As previously observed adopting a simple discrimination approach [11], participants with PWS responded much more slowly to the vocal/nonvocal stimuli. Overall, mean RTs were about 50% longer for PWS participants than for controls (1005 ms vs 660 ms) but the only significant effect was for group (p < 0.001) (Fig. 1b). For both voices and nonvoices, post hoc tests showed that DEL and UPD participant subgroups had longer RTs than controls (p < 0.001). PWS participants’ longer RTs, taken together with their lower hit rates, may reflect a deficit in the perception of voices and nonvoices. Furthermore, for both voices and nonvoices, UPD participants had longer RTs than DEL participants did (p < 0.05). UPD participants also had lower hit rates than DEL participants, so the longer RTs support the notion of a more pronounced deficit for voice and nonvoice perception in UPD participants.

HDDM parameters

The Bayesian estimation of the HDDM (Fig. 2a) indicated that in order to make a decision, participants had to integrate a certain amount of information represented by a threshold, at a specific speed represented by a drift rate. Nondecision time corresponded to the time required to execute the motor control and detect the stimulus (i.e., excluding time involved in decision-making). The total RT can be regarded as a combination of these parameters. We estimated the differences in the HDDM parameters between the groups of PWS participants and controls. For voice identification, participants with PWS had a higher threshold, lower drift rate, and longer nondecision time than controls (Fig. 2b). The threshold of participants with PWS was about 30% higher than that of controls, indicating that they needed to accumulate more information before making a decision about a perceived stimulus. This accumulation also took longer, as expressed by the lower drift rate. However, nondecision time was also longer, indicating slower stimulus perception and response execution in PWS participants. When all these parameters are considered together, it is clear that the greater deficit observed in the voice discrimination task originated from differences with controls on both threshold and drift rate values.

Fig. 2
figure 2

Hierarchical drift diffusion model for voices and nonvoices. This figure provides a scheme of the Bayesian estimation of the drift-diffusion model (a). The drift-diffusion model makes it possible to assess how much information individuals need to make a decision, thus separating decision criteria from non-decision processes. Different parameter of decision making are obtained (see Methods): the threshold (a); the drift rate (v) the non-decision reaction time (t) and the initial bias (z). The differences between the groups of participants concerning these parameters of the model are provided and compared in (b). For both voice and non-voice identification, DEL and UPD participants exhibited a similar pattern of changes in model parameters with respect to the TD participants. They had a higher threshold, a lower drift rate and longer non-decision times than controls. Their bias for voices was lower than in controls. Other conventions as in Fig. 1

A similar pattern of HDDM parameters was found for nonvoices, as PWS participants also had a higher threshold, lower drift rate, and longer nondecision time than controls (Fig. 2). Thus, participants with PWS used similar strategies for both voice and nonvoice perception.

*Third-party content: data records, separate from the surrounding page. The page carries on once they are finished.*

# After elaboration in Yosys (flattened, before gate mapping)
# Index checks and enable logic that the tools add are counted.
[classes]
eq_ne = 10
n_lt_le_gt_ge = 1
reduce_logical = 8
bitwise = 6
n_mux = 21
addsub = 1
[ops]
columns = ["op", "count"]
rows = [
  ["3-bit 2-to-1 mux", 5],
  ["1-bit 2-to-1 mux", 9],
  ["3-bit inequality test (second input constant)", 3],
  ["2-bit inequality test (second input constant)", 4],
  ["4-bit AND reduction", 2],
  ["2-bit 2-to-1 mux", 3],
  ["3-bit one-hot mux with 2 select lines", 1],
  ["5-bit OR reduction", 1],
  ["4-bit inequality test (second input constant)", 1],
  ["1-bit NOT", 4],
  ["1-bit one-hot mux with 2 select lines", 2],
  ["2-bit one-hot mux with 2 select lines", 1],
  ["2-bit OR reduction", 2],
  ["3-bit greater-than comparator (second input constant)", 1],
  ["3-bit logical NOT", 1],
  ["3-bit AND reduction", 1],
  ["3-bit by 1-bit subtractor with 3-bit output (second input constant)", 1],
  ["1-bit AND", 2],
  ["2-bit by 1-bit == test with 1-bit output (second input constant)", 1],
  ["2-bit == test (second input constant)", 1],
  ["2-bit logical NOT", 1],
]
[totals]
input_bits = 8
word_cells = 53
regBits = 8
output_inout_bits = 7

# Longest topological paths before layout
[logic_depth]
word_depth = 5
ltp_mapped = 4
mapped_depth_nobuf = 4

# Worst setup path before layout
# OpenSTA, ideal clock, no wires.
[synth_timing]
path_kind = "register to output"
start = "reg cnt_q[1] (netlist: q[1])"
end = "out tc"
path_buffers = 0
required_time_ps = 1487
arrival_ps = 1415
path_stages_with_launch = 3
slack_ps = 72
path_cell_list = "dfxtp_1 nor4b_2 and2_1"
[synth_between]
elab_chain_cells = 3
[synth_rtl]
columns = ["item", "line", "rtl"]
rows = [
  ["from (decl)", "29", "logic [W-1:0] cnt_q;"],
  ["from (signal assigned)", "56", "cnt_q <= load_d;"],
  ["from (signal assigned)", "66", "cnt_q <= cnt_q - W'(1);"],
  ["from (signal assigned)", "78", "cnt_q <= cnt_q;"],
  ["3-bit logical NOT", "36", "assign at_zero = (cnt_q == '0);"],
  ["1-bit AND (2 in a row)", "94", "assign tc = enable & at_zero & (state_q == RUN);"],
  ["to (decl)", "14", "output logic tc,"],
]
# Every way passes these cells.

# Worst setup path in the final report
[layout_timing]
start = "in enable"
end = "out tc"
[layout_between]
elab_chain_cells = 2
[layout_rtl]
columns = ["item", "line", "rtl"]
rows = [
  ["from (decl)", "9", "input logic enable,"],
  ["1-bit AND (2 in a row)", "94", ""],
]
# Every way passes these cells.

Regarding the distinction between participants with DEL or UPD, no significant differences were found on the HDDM parameters.

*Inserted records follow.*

[config.mk]
export PLATFORM = sky130hd
export DESIGN_NAME = bcd_operand_reg
export DESIGN_NICKNAME = d
export VERILOG_FILES = /design/src/rtl/bcd_operand_reg.sv
export SDC_FILE = /design/constraint.sdc
export NUM_CORES = 1
export LEC_CHECK = 0
export CAP_MARGIN = 20
export CORE_MARGIN = 1
export CORE_UTILIZATION = 40
export DETAILED_ROUTE_END_ITERATION = 7
export DONT_BUFFER_PORTS = 1
export GPL_TIMING_DRIVEN = 0
export PLACE_DENSITY = 0.66
export SYNTH_ARGS = -nofsm -noshare
export SYNTH_HDL_FRONTEND = slang
export SYNTH_SLANG_ARGS = --single-unit
[constraint.sdc]
create_clock -name clock -period 9.05 [get_ports clock]
set_input_delay 0.905 -clock clock [delete_from_list [all_inputs] [get_ports clock]]
set_output_delay 0.905 -clock clock [all_outputs]
set_load 0.02 [all_outputs]
[src/rtl/bcd_operand_reg.sv]
// Signed BCD operand register with keypad editing and an iterative BCD-to-binary converter.
module bcd_operand_reg #(
    parameter int unsigned DIGITS = 4,
    parameter int unsigned BINW   = 14
) (
    input  logic                  clock,
    input  logic                  resetn,
    input  logic [3:0]            digit,
    input  logic                  load,
    input  logic                  bksp,
    input  logic                  clear,
    input  logic                  negate,
    input  logic                  recall,
    input  logic [4*DIGITS-1:0]   recall_bcd,
    input  logic                  recall_neg,
    output logic [4*DIGITS-1:0]   bcd,
    output logic                  neg,
    output logic [3:0]            count,
    output logic                  full,
    output logic                  reject,
    output logic [DIGITS-1:0]     blank_mask,
    output logic [BINW-1:0]       bin,
    output logic                  bin_valid,
    output logic                  busy
);

    localparam int unsigned BW = 4 * DIGITS;
    localparam int unsigned CW = 4;
    localparam int unsigned IW = (DIGITS > 1) ? $clog2(DIGITS) : 1;

    function automatic longint unsigned pow10(input int unsigned n);
        longint unsigned r;
        r = 1;
        for (int unsigned i = 0; i < n; i++) r = r * 10;
        return r;
    endfunction

    localparam longint unsigned MAX_VAL = pow10(DIGITS) - 1;

    // Reject illegal parameter combinations at elaboration
    if ((DIGITS < 1) || (DIGITS > 8) ||
        ((BINW < 64) && ((64'(1) << BINW) <= MAX_VAL))) begin : g_bad_params
        $error("bcd_operand_reg: DIGITS must be 1..8 and 2**BINW must exceed 10**DIGITS-1");
    end

    typedef enum logic {IDLE, RUN} state_t;

    state_t          state;
    logic [BINW-1:0] acc;
    logic [IW-1:0]   idx;

    logic [BW-1:0]   bcd_d;
    logic            neg_d;
    logic [CW-1:0]   count_d;
    logic            reject_d;
    logic [CW-1:0]   recall_count;
    logic            edit;
    logic [3:0]      nib;
    logic [BINW-1:0] acc_step;

    // Significant-digit count of the recall value
    always_comb begin
        recall_count = '0;
        for (int i = 0; i < DIGITS; i++) begin
            if (recall_bcd[4*i +: 4] != 4'h0) recall_count = CW'(i + 1);
        end
    end

    // Prioritised command decode: clear > recall > load > bksp > negate
    always_comb begin
        bcd_d    = bcd;
        neg_d    = neg;
        count_d  = count;
        reject_d = 1'b0;
        if (clear) begin
            bcd_d   = '0;
            neg_d   = 1'b0;
            count_d = '0;
        end else if (recall) begin
            bcd_d   = recall_bcd;
            neg_d   = recall_neg && (recall_bcd != '0);
            count_d = recall_count;
        end else if (load) begin
            if ((digit > 4'd9) || full) begin
                reject_d = 1'b1;
            end else if (!((digit == 4'h0) && (count == '0))) begin
                bcd_d   = BW'({bcd, digit});
                count_d = CW'(count + 4'd1);
            end
        end else if (bksp) begin
            if (count != '0) begin
                bcd_d   = bcd >> 4;
                count_d = CW'(count - 4'd1);
                if (count == CW'(1)) neg_d = 1'b0;
            end
        end else if (negate) begin
            if (count != '0) neg_d = ~neg;
        end
    end

    // Any change to the magnitude restarts the conversion
    assign edit = (bcd_d != bcd);

    // Operand state registers
    always_ff @(posedge clock or negedge resetn) begin
        if (!resetn) begin
            bcd    <= '0;
            neg    <= 1'b0;
            count  <= '0;
            reject <= 1'b0;
        end else begin
            bcd    <= bcd_d;
            neg    <= neg_d;
            count  <= count_d;
            reject <= reject_d;
        end
    end

    // Digit selected by the converter index
    always_comb begin
        nib = 4'h0;
        for (int i = 0; i < DIGITS; i++) begin
            if (idx == IW'(i)) nib = bcd[4*i +: 4];
        end
    end

    assign acc_step = BINW'((acc << 3) + (acc << 1) + BINW'(nib));

    // Converter: one digit per cycle, most significant first
    always_ff @(posedge clock or negedge resetn) begin
        if (!resetn) begin
            state     <= IDLE;
            acc       <= '0;
            idx       <= '0;
            bin       <= '0;
            bin_valid <= 1'b1;
            busy      <= 1'b0;
        end else if (edit) begin
            state     <= RUN;
            acc       <= '0;
            idx       <= IW'(DIGITS - 1);
            bin_valid <= 1'b0;
            busy      <= 1'b1;
        end else if (state == RUN) begin
            if (idx == '0) begin
                state     <= IDLE;
                acc       <= '0;
                bin       <= acc_step;
                bin_valid <= 1'b1;
                busy      <= 1'b0;
            end else begin
                acc <= acc_step;
                idx <= IW'(idx - 1'b1);
            end
        end
    end

    // Display helpers derived from the digit count
    assign full = (count == CW'(DIGITS));

    always_comb begin
        blank_mask = '0;
        for (int i = 0; i < DIGITS; i++) begin
            blank_mask[i] = (CW'(i) >= count) && (i != 0);
        end
    end

endmodule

In a separate model including voices and nonvoices, we found an initial bias toward voices in all the groups, but this bias was higher in controls than in participants with PWS (Fig. 2b, z values). This means that controls were automatically more predisposed to perceive voices - a bias that was not so strongly present in participants with PWS.

Sound categorization task

In line with our previous results, controls’ categorization was predominantly based on semantic information, as a result of identifying a sound source. The tree diagrams (Fig. 3a) show that controls categorized sounds as vocal, musical, or environmental sounds. Interestingly, the diagram showing categorization by participants with PWS is very similar, as the same three categories emerge from the first branches. This suggests that PWS participants made their categorization based on the same semantic criteria and according to the same hierarchical order. However, in the diagram, the between-category distance is clearly greater for controls than for participants with PWS, indicating that controls adopted a more homogeneous categorization strategy, where the categories were more clearly separated.

Fig. 3
figure 3

Dendograms and MCA maps for sound categorization by participants with Prader-Willi syndrome and typically developed controls. In a, the branches corresponding to the largest categories are named. In b, the circled sound categories are voice and musical instruments. Both the tree diagrams (a) and MCA maps (b) showed that participants with PWS created the similar voice, instruments and environmental categories

M ultiple correspondence analysis (MCA) was applied to the categorization performed by the two groups of participants in order to assess their overall categorization strategies. Analysis was restricted to the dimensions that explained the most variance within the original data, and we only report results for the first two dimensions, which together accounted for 54% of the total variance for controls and 39% for participants with PWS. In the MCA maps (Fig. 3b), the first dimension clearly reflects a distinction between voices and instruments for both the PWS participant and control groups. However, whereas the second dimension reflects a division between environmental sounds and animal sounds for controls, participants with PWS grouped animal and environmental sounds together. This absence of segregation of animal vocalizations by PWS participants appears to be the main difference in strategy between the two groups.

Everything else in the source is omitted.